What is needed:
Check each line below for "lines" and say how many have it, with no other words.

Exercise data:
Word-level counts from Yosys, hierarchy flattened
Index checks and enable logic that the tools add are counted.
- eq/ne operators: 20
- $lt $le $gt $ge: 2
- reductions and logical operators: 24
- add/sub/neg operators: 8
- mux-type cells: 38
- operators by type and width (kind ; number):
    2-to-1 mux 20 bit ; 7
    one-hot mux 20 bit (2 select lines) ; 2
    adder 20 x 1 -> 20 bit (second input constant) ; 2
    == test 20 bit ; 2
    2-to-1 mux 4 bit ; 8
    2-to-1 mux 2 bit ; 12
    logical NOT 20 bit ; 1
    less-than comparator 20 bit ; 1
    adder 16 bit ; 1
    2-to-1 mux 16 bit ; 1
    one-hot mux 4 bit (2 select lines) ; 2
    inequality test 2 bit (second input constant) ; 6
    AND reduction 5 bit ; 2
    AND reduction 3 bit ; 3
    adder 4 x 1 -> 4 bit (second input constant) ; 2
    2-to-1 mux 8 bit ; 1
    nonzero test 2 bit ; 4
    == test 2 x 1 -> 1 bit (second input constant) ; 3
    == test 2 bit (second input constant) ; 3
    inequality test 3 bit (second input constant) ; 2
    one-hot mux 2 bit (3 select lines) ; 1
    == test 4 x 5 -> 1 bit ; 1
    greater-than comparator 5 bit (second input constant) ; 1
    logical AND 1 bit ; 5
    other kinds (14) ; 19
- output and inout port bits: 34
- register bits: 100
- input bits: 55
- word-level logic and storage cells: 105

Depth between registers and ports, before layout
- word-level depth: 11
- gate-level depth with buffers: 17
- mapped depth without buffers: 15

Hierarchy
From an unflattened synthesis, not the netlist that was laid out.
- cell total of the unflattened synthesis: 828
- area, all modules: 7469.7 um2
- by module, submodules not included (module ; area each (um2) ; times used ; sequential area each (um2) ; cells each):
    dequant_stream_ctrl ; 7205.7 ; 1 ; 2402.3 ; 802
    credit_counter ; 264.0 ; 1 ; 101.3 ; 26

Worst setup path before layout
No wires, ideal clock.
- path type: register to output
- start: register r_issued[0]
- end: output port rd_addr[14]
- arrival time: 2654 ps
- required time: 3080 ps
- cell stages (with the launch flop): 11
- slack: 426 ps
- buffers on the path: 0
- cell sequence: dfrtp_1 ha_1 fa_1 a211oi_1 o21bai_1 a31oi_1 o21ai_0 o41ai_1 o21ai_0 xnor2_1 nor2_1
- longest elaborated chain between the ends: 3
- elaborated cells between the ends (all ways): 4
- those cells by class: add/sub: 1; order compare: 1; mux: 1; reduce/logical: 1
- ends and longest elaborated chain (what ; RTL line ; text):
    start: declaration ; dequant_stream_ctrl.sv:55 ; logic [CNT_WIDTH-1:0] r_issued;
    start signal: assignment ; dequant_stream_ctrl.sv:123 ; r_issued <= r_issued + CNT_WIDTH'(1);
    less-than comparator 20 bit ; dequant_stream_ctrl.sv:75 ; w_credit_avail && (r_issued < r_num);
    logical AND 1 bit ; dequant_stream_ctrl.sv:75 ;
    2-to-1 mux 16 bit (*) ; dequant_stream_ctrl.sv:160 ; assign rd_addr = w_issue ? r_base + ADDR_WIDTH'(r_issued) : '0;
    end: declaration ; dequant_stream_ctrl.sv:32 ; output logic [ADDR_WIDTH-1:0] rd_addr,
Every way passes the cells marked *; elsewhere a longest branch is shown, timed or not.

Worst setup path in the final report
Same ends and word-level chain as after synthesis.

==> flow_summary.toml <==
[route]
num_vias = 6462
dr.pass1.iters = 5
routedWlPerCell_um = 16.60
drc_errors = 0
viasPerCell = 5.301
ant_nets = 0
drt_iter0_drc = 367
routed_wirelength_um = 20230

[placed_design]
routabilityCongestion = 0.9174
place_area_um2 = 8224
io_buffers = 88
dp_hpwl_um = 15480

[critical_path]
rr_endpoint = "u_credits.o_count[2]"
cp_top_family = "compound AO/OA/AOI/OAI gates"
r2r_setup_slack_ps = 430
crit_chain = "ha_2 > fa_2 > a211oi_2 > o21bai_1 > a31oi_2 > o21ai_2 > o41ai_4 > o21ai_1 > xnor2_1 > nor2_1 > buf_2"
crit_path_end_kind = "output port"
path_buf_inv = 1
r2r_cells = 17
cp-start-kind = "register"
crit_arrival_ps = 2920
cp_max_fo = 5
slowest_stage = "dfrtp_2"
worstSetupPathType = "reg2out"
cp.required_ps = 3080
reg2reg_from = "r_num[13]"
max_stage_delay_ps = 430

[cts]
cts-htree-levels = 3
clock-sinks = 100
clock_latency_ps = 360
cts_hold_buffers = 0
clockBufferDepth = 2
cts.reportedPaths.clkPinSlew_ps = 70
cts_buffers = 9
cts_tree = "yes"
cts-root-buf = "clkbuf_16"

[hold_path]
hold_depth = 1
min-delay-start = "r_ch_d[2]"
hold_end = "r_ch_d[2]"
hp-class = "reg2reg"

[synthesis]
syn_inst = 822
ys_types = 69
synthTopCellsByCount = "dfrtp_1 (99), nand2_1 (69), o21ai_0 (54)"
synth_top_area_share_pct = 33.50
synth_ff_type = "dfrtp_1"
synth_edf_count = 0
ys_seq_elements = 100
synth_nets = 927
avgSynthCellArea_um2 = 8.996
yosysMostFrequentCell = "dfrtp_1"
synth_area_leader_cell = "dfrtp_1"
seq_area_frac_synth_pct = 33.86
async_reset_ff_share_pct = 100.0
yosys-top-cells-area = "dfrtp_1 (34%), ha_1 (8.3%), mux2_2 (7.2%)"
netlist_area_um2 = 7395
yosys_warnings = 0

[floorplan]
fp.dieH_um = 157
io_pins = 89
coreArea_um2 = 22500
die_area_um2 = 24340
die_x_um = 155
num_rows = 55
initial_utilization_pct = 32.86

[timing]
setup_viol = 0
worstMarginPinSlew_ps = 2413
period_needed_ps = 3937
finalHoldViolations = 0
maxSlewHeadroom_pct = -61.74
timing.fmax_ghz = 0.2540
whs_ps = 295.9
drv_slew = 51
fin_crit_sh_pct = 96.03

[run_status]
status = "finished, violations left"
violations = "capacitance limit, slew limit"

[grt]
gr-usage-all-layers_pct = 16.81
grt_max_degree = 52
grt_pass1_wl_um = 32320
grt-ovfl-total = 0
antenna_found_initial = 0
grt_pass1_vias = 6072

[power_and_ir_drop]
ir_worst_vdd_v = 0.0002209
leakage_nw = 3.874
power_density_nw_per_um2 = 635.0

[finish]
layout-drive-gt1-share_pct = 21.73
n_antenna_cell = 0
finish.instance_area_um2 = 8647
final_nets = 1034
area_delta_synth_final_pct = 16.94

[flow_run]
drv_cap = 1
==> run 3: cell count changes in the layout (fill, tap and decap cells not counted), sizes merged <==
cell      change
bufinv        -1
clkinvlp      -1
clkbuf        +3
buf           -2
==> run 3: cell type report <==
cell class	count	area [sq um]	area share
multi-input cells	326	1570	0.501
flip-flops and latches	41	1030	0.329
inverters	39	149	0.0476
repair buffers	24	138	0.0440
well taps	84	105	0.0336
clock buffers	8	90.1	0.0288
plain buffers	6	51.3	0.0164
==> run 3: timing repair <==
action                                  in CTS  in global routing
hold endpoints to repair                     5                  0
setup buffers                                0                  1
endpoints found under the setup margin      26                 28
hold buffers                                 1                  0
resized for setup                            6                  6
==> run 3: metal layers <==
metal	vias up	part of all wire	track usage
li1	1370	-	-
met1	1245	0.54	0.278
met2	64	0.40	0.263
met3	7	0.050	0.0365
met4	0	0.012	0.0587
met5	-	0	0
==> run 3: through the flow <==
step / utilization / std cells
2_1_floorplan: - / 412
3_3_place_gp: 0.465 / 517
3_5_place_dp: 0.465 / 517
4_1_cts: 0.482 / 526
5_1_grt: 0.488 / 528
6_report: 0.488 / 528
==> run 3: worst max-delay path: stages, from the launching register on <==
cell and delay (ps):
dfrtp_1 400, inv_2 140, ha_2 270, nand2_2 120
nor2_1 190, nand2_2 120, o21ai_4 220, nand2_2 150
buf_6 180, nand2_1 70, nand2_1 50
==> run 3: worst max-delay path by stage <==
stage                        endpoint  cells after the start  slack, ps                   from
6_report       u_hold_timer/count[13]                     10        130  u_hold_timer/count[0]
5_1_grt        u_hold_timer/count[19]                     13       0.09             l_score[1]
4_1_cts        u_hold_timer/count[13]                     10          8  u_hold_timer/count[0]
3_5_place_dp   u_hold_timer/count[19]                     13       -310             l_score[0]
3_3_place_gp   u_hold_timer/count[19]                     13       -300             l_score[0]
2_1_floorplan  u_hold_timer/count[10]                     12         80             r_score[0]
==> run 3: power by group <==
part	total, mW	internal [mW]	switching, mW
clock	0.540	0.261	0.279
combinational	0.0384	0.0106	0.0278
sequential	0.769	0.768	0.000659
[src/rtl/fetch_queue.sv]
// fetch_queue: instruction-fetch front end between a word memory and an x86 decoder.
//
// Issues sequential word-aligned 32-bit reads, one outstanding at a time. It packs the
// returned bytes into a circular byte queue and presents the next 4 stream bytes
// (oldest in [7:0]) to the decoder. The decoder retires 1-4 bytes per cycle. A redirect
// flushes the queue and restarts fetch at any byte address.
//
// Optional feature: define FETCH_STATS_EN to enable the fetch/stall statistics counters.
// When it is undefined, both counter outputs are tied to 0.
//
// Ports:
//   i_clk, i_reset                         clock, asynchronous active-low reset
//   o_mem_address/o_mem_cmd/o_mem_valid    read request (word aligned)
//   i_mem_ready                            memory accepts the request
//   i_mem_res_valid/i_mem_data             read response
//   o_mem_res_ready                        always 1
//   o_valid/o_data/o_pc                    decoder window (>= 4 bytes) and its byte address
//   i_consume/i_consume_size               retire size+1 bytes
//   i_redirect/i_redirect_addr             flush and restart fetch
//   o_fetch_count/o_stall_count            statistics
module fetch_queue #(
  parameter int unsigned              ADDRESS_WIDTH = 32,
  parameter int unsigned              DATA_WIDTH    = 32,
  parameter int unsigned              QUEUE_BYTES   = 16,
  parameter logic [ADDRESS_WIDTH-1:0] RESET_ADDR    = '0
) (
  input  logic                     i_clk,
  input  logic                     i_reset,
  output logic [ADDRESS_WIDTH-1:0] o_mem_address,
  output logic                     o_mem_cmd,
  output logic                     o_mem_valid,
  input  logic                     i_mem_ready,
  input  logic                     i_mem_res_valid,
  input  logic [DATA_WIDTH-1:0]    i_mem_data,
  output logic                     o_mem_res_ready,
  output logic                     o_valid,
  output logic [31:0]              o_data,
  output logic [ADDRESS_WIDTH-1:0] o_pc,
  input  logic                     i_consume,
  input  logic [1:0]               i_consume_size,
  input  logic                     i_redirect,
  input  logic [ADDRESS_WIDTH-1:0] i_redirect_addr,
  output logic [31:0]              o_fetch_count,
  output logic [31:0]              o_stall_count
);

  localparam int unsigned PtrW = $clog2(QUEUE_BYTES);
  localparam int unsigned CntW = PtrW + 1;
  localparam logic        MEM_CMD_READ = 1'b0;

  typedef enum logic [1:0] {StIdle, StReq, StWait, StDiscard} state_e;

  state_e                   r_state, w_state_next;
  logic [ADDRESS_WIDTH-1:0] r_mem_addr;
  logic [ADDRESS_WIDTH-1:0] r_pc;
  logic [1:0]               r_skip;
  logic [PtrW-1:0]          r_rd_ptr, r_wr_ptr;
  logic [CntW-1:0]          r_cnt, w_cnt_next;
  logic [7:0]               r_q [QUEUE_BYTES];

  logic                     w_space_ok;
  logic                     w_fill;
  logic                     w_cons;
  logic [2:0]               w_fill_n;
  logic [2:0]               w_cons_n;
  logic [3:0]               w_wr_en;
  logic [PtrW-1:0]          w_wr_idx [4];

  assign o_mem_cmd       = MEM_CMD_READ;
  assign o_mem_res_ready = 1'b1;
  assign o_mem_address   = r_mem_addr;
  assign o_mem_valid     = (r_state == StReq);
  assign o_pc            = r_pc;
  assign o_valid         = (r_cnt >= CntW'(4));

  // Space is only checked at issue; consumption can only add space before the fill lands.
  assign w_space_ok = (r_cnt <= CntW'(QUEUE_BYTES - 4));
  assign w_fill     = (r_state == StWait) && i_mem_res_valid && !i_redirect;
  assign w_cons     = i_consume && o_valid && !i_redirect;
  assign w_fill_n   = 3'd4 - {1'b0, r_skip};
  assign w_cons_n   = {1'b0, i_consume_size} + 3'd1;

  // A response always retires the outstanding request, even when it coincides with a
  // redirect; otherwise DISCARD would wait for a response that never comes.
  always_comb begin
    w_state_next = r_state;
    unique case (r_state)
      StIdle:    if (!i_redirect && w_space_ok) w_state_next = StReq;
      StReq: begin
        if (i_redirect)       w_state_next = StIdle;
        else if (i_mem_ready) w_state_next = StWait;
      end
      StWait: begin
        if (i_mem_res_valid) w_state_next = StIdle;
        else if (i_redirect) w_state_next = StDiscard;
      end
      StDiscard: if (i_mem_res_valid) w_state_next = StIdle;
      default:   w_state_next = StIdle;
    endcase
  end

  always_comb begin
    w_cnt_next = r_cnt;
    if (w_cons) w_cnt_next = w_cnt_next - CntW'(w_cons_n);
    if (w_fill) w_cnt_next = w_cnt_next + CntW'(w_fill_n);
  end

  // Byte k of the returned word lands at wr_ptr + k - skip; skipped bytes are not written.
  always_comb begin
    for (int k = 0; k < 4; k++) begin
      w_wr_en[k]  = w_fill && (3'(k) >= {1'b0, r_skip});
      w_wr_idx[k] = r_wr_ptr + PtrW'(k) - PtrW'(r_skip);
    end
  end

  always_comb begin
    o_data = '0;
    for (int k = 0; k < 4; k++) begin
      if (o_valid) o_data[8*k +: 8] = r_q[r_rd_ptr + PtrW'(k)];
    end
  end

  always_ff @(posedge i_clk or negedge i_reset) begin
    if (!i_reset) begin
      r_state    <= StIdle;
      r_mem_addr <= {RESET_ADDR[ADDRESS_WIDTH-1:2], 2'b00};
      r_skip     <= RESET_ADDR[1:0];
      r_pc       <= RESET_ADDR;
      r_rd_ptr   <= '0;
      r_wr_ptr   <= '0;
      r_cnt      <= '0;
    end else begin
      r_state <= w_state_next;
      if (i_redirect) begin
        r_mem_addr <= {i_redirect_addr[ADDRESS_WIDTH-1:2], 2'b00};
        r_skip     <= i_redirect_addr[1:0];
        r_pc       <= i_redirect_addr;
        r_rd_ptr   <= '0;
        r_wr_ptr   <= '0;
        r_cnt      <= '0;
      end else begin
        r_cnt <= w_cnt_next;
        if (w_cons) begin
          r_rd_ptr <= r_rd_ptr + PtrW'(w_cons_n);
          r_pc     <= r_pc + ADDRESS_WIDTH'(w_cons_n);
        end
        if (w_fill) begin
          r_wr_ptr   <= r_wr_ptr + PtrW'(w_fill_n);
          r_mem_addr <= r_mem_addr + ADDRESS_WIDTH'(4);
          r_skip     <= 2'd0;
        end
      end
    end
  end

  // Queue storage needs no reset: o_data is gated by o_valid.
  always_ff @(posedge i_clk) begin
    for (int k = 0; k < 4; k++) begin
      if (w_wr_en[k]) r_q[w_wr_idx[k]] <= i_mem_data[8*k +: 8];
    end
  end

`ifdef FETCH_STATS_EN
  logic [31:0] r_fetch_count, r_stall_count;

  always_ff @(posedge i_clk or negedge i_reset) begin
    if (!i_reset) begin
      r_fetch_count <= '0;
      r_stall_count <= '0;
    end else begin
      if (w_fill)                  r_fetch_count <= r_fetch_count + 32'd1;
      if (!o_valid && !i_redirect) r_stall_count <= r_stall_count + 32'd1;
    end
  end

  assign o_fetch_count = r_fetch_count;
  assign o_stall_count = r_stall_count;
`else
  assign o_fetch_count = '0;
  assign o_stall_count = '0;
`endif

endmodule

Written response:
3